Harriv
Harriv

Reputation: 6137

Optimizing clustering in Python

I wrote my own clustering algorithm (bad, I know) for my problem. It works well, but could work faster.

Algorithm takes list of values (1D) as in input, and works like this:

  1. For each cluster, calculate distance to closest neighbor cluster
  2. Select the cluster A which has smallest distance to neighbor B
  3. If distance between A and B is less then threshold, return
  4. Combine A and B
  5. Goto 1.

I probably reinvented a wheel here..

This is my brute foce code, how to make it faster? I've Scipy and Numpy installed, if there's something ready made

#cluster center as simple average value
def cluster_center(cluster):
  return sum(cluster) / len(cluster)

#Distance between clusters
def cluster_distance(a, b):
  return abs(cluster_center(a) - cluster_center(b))

while True:
  cluster_distances = []

  #If nothing to cluster, ready
  if len(clusters) < 2:
    break

  #Go thru all clusters, calculate shortest distance to neighbor  
  for cluster in clusters:
    cluster_distances.append((cluster, sorted([(cluster_distance(cluster, c), c) for c in clusters if c != cluster])[0]))

  #Find out closest pair 
  cluster_distances.sort(cmp=lambda a,b:cmp(a[1], b[1]))

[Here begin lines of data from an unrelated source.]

===== src/hw/rtl/lcdseq_ctrl.sv =====
// ----------------------------------------------------------------------------
// lcdseq_ctrl
// Sequencing state machine: walks power-up wait, byte phases and bare init
// pulses, and issues one phase command per cycle while the output is free.
// ----------------------------------------------------------------------------
module lcdseq_ctrl (
   input  logic                 clock,
   input  logic                 reset,
   input  logic                 req_valid,
   input  logic [2:0]           req_mode,
   output logic                 req_stall,
   input  lcdseq_pkg::sts_type  sts,
   output lcdseq_pkg::cmd_type  cmd,
   output lcdseq_pkg::state_type state
);

   lcdseq_pkg::state_type state_ff, state_in;
   lcdseq_pkg::mode_type  mode_ff, mode_in;
   logic [2:0]            phase_ff, phase_in;
   logic [3:0]            byte_ff, byte_in;
   logic                  accept;

   assign req_stall = reset || (state_ff != lcdseq_pkg::ST_IDLE);
   assign accept    = req_valid && !req_stall;
   assign state     = state_ff;

   // next state and counters
   always_comb begin
      state_in = state_ff;
      mode_in  = mode_ff;
      phase_in = phase_ff;
      byte_in  = byte_ff;
      case (state_ff)
         lcdseq_pkg::ST_IDLE: begin
            if (accept) begin
               mode_in  = lcdseq_pkg::mode_type'(req_mode);
               phase_in = lcdseq_pkg::PH_HI_SETUP;
               byte_in  = lcdseq_pkg::BYTE_FIRST;
               case (lcdseq_pkg::mode_type'(req_mode))
                  lcdseq_pkg::MODE_CMD, lcdseq_pkg::MODE_DATA,
                  lcdseq_pkg::MODE_GOTO, lcdseq_pkg::MODE_GLYPH:
                     state_in = lcdseq_pkg::ST_BYTE;
                  lcdseq_pkg::MODE_INIT:
                     state_in = lcdseq_pkg::ST_POWERUP;
                  default:
                     state_in = lcdseq_pkg::ST_IDLE;  // unused mode: dropped
               endcase
            end
         end
         lcdseq_pkg::ST_POWERUP: begin
            if (sts.out_free) begin
               state_in = lcdseq_pkg::ST_BYTE;
            end
         end
         lcdseq_pkg::ST_BYTE: begin
            if (sts.out_free) begin
               if (phase_ff == lcdseq_pkg::PH_LO_EXEC) begin
                  phase_in = lcdseq_pkg::PH_HI_SETUP;
                  if (byte_ff == lcdseq_pkg::last_byte(mode_ff)) begin
                     state_in = lcdseq_pkg::ST_IDLE;
                  end else if (mode_ff == lcdseq_pkg::MODE_INIT &&
                               byte_ff == lcdseq_pkg::BYTE_FIRST) begin
                     state_in = lcdseq_pkg::ST_PULSE;
                  end else begin
                     byte_in = byte_ff + 4'd1;
                  end
               end else begin
                  phase_in = phase_ff + 3'd1;
               end
            end
         end
         lcdseq_pkg::ST_PULSE: begin
            if (sts.out_free) begin
               if (phase_ff == lcdseq_pkg::PH_LO_EXEC) begin
                  phase_in = lcdseq_pkg::PH_HI_SETUP;
                  byte_in  = lcdseq_pkg::BYTE_AFTER_WAKE;
                  state_in = lcdseq_pkg::ST_BYTE;
               end else begin
                  phase_in = phase_ff + 3'd1;
               end
            end
         end
         default: state_in = lcdseq_pkg::ST_IDLE;
      endcase
   end

   // command outputs
   always_comb begin
      cmd          = '0;
      cmd.load     = accept;
      cmd.phase    = phase_ff;
      cmd.byte_idx = byte_ff;
      case (state_ff)
         lcdseq_pkg::ST_POWERUP: begin
            cmd.emit = sts.out_free;
            cmd.kind = lcdseq_pkg::KIND_POWERUP;
         end
         lcdseq_pkg::ST_BYTE: begin
            cmd.emit = sts.out_free;
            cmd.kind = lcdseq_pkg::KIND_BYTE;
            cmd.last = (phase_ff == lcdseq_pkg::PH_LO_EXEC) &&
                       (byte_ff == lcdseq_pkg::last_byte(mode_ff));
         end
         lcdseq_pkg::ST_PULSE: begin
            cmd.emit = sts.out_free;
            cmd.kind = lcdseq_pkg::KIND_PULSE;
         end
         default: cmd.kind = lcdseq_pkg::KIND_BYTE;
      endcase
   end

   always_ff @(posedge clock) begin
      if (reset) begin
         state_ff <= lcdseq_pkg::ST_IDLE;
         mode_ff  <= lcdseq_pkg::MODE_CMD;
         phase_ff <= lcdseq_pkg::PH_HI_SETUP;
         byte_ff  <= lcdseq_pkg::BYTE_FIRST;
      end else begin
         state_ff <= state_in;
         mode_ff  <= mode_in;
         phase_ff <= phase_in;
         byte_ff  <= byte_in;
      end
   end

endmodule


===== src/hw/rtl/lcdseq_dpath.sv =====
// ----------------------------------------------------------------------------
// lcdseq_dpath
// Request and tick registers, phase builder and the registered result
// stage. Byte, nibble, enable level and hold are picked per phase command.
// ----------------------------------------------------------------------------
module lcdseq_dpath (
   input  logic                                 clock,
   input  logic                                 reset,
   input  lcdseq_pkg::req_type                  req_payload,
   input  logic                                 csr_wr_en,
   input  logic [lcdseq_pkg::CSR_IDX_BITS-1:0]  csr_index,
   input  logic [lcdseq_pkg::HOLD_BITS-1:0]     csr_wdata,
   input  lcdseq_pkg::cmd_type                  cmd,
   output lcdseq_pkg::sts_type                  sts,
   output logic                                 rsp_valid,
   input  logic                                 rsp_stall,
   output lcdseq_pkg::rsp_type                  rsp_payload
);

   localparam int HB = lcdseq_pkg::HOLD_BITS;

   lcdseq_pkg::req_type req_ff, req_in;
   logic [HB-1:0] setup_ff, setup_in;
   logic [HB-1:0] pulse_ff, pulse_in;
   logic [HB-1:0] gap_ff, gap_in;
   logic [HB-1:0] exec_ff, exec_in;
   logic [HB-1:0] powerup_ff, powerup_in;
   logic [HB-1:0] ipulse_ff, ipulse_in;
   logic                 rsp_valid_ff, rsp_valid_in;
   lcdseq_pkg::rsp_type  rsp_ff, rsp_in, phase_rsp;
   logic [7:0]           cur_byte;
   logic                 cur_rs;
   logic [2:0]           row_sel;
   logic [7:0]           goto_cmd;

   assign sts.out_free = !rsp_valid_ff || !rsp_stall;
   assign rsp_valid    = rsp_valid_ff;
   assign rsp_payload  = rsp_ff;

   assign req_in = cmd.load ? req_payload : req_ff;

   // tick registers
   always_comb begin
      setup_in   = setup_ff;
      pulse_in   = pulse_ff;
      gap_in     = gap_ff;
      exec_in    = exec_ff;
      powerup_in = powerup_ff;
      ipulse_in  = ipulse_ff;
      if (csr_wr_en) begin
         case (lcdseq_pkg::csr_idx_type'(csr_index))
            lcdseq_pkg::CSR_SETUP_TICKS:      setup_in   = csr_wdata;
            lcdseq_pkg::CSR_PULSE_TICKS:      pulse_in   = csr_wdata;
            lcdseq_pkg::CSR_GAP_TICKS:        gap_in     = csr_wdata;
            lcdseq_pkg::CSR_EXEC_TICKS:       exec_in    = csr_wdata;
            lcdseq_pkg::CSR_POWERUP_TICKS:    powerup_in = csr_wdata;
            lcdseq_pkg::CSR_INIT_PULSE_TICKS: ipulse_in  = csr_wdata;
            default: ;  // unmapped index
         endcase
      end
   end

   // DDRAM address: 0x80 + (row-1)*0x40 + column-1, mod 256
   assign goto_cmd = lcdseq_pkg::LCD_SET_DDRAM + {2'(req_ff.row - 2'd1), 6'd0}
                     + {2'd0, req_ff.column} - 8'd1;
   assign row_sel  = 3'(cmd.byte_idx - 4'd1);

   // byte and register select for the current byte position
   always_comb begin
      cur_byte = req_ff.byte_value;
      cur_rs   = 1'b0;
      case (lcdseq_pkg::mode_type'(req_ff.mode))
         lcdseq_pkg::MODE_DATA: cur_rs = 1'b1;
         lcdseq_pkg::MODE_GOTO: cur_byte = goto_cmd;
         lcdseq_pkg::MODE_INIT: cur_byte = lcdseq_pkg::init_byte(cmd.byte_idx);
         lcdseq_pkg::MODE_GLYPH: begin
            if (cmd.byte_idx == lcdseq_pkg::BYTE_FIRST) begin
               cur_byte = lcdseq_pkg::LCD_SET_CGRAM | {2'd0, req_ff.glyph_slot, 3'd0};
            end else if (cmd.byte_idx == lcdseq_pkg::BYTE_LAST_GLYPH) begin
               cur_byte = lcdseq_pkg::LCD_SET_DDRAM;
            end else begin
               cur_byte = req_ff.glyph_rows[8*row_sel +: 8];
               cur_rs   = 1'b1;
            end
         end
         default: ;  // command byte as given
      endcase
   end

   // phase fields
   always_comb begin
      phase_rsp      = '0;
      phase_rsp.last = cmd.last;
      case (cmd.kind)
         lcdseq_pkg::KIND_POWERUP: phase_rsp.hold_ticks = powerup_ff;
         lcdseq_pkg::KIND_PULSE: begin
            // even positions are enable high, odd enable low
            phase_rsp.enable      = ~cmd.phase[0];
            phase_rsp.data_nibble = lcdseq_pkg::LCD_WAKE_NIB;
            phase_rsp.hold_ticks  = ipulse_ff;
         end
         default: begin
            phase_rsp.reg_select  = cur_rs;
            phase_rsp.data_nibble = (cmd.phase < lcdseq_pkg::PH_LO_SETUP) ?
                                    cur_byte[7:4] : cur_byte[3:0];
            case (cmd.phase)
               lcdseq_pkg::PH_HI_SETUP: phase_rsp.hold_ticks = setup_ff;
               lcdseq_pkg::PH_HI_PULSE: begin
                  phase_rsp.enable     = 1'b1;
                  phase_rsp.hold_ticks = pulse_ff;
               end
               lcdseq_pkg::PH_HI_GAP:   phase_rsp.hold_ticks = gap_ff;
               lcdseq_pkg::PH_LO_SETUP: phase_rsp.hold_ticks = setup_ff;
               lcdseq_pkg::PH_LO_PULSE: begin
                  phase_rsp.enable     = 1'b1;
                  phase_rsp.hold_ticks = pulse_ff;
               end
               default:                 phase_rsp.hold_ticks = exec_ff;
            endcase
         end
      endcase
   end

   // result stage
   always_comb begin
      rsp_in       = rsp_ff;
      rsp_valid_in = rsp_valid_ff;
      if (cmd.emit) begin
         rsp_in       = phase_rsp;
         rsp_valid_in = 1'b1;
      end else if (!rsp_stall) begin
         rsp_valid_in = 1'b0;
      end
   end

   always_ff @(posedge clock) begin
      if (reset) begin
         rsp_valid_ff <= 1'b0;
         setup_ff     <= lcdseq_pkg::SETUP_TICKS_RST;
         pulse_ff     <= lcdseq_pkg::PULSE_TICKS_RST;
         gap_ff       <= lcdseq_pkg::GAP_TICKS_RST;
         exec_ff      <= lcdseq_pkg::EXEC_TICKS_RST;
         powerup_ff   <= lcdseq_pkg::POWERUP_TICKS_RST;
         ipulse_ff    <= lcdseq_pkg::INIT_PULSE_TICKS_RST;
      end else begin
         rsp_valid_ff <= rsp_valid_in;
         setup_ff     <= setup_in;
         pulse_ff     <= pulse_in;
         gap_ff       <= gap_in;
         exec_ff      <= exec_in;
         powerup_ff   <= powerup_in;
         ipulse_ff    <= ipulse_in;
      end
   end

   always_ff @(posedge clock) begin
      req_ff <= req_in;
      rsp_ff <= rsp_in;
   end

endmodule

  #Check if distance is under threshold 15
  if cluster_distances[0][1][0] < 15:
     a = cluster_distances[0][0]
     b = cluster_distances[0][1][1]
     #Combine clusters (combine lists)
     a.extend(b)

     #Form a new cluster list
     clusters = [c[0] for c in cluster_distances if c[0] != b]
  else:
    break

Upvotes: 1

Views: 948

Answers (1)

Has QUIT--Anony-Mousse
Has QUIT--Anony-Mousse

Reputation: 77454

Usually, the term "cluster analysis" is only used for multi-variate partitions. Because in 1d, you can actually sort your data, and solve much of these problems much easier this way.

So to speed up your approach, sort your data! And reconsider what you then need to do.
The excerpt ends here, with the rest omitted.